Report only the number of lines in the records that contain the word "assert".

[Data for analysis]

* * * * * * * * *

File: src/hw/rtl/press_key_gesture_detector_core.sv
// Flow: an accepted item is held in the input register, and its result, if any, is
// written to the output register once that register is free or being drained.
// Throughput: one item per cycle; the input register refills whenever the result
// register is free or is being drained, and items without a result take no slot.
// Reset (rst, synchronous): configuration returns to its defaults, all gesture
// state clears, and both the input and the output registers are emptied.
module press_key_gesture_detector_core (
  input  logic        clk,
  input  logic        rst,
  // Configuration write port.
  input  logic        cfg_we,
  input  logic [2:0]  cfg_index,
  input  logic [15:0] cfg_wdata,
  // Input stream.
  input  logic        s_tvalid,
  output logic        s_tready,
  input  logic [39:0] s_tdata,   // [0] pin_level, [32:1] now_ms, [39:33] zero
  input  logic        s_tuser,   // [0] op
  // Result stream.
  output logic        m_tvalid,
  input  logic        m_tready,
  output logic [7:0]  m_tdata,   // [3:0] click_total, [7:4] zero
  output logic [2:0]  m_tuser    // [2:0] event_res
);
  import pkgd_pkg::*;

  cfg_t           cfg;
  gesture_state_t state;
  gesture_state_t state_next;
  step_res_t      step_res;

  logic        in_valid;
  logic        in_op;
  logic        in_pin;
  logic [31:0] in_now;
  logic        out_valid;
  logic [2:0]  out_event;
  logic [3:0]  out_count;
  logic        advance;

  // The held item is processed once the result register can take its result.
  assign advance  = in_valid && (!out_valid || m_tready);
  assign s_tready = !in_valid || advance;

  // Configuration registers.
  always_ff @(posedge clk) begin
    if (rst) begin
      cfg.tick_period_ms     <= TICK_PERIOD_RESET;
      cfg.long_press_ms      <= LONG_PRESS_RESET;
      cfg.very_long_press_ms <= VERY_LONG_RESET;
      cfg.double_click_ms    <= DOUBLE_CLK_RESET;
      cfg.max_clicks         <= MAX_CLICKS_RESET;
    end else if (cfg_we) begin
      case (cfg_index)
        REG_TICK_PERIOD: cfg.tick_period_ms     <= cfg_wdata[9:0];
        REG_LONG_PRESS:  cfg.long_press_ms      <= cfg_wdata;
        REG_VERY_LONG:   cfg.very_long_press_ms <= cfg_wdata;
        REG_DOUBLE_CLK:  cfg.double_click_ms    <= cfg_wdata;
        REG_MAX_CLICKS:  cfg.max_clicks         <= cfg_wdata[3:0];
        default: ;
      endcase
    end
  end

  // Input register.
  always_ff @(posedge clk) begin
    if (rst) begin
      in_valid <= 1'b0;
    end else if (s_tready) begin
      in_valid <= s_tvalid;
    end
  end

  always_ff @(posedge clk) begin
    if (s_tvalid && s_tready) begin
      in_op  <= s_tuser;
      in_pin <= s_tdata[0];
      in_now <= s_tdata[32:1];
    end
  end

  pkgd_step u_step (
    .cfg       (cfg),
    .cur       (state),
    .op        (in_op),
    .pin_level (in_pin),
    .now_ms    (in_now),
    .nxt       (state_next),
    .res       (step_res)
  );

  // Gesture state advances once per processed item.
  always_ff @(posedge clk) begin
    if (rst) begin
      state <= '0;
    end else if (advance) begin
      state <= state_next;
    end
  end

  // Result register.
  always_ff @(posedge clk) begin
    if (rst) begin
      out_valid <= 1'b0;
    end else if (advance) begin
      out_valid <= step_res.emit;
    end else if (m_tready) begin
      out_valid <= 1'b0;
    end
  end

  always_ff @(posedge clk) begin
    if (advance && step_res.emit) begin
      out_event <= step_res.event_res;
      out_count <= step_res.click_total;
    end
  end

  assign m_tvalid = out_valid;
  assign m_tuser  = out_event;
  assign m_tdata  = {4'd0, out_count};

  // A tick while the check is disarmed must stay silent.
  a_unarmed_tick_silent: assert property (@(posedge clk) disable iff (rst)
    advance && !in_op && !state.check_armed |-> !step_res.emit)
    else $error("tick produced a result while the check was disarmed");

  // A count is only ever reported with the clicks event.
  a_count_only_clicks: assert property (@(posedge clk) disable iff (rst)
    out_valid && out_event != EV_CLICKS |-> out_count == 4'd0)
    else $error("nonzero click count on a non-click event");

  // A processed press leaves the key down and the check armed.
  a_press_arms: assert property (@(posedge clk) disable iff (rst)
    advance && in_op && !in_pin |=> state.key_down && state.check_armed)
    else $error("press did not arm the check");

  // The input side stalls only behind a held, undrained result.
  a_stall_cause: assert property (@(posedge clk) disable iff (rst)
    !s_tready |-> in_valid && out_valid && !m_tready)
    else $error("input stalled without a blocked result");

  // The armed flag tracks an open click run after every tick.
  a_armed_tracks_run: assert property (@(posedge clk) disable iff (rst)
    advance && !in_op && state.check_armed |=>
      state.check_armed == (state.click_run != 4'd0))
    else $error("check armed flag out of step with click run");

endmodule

* * * * * * * * *

[Written reply]
5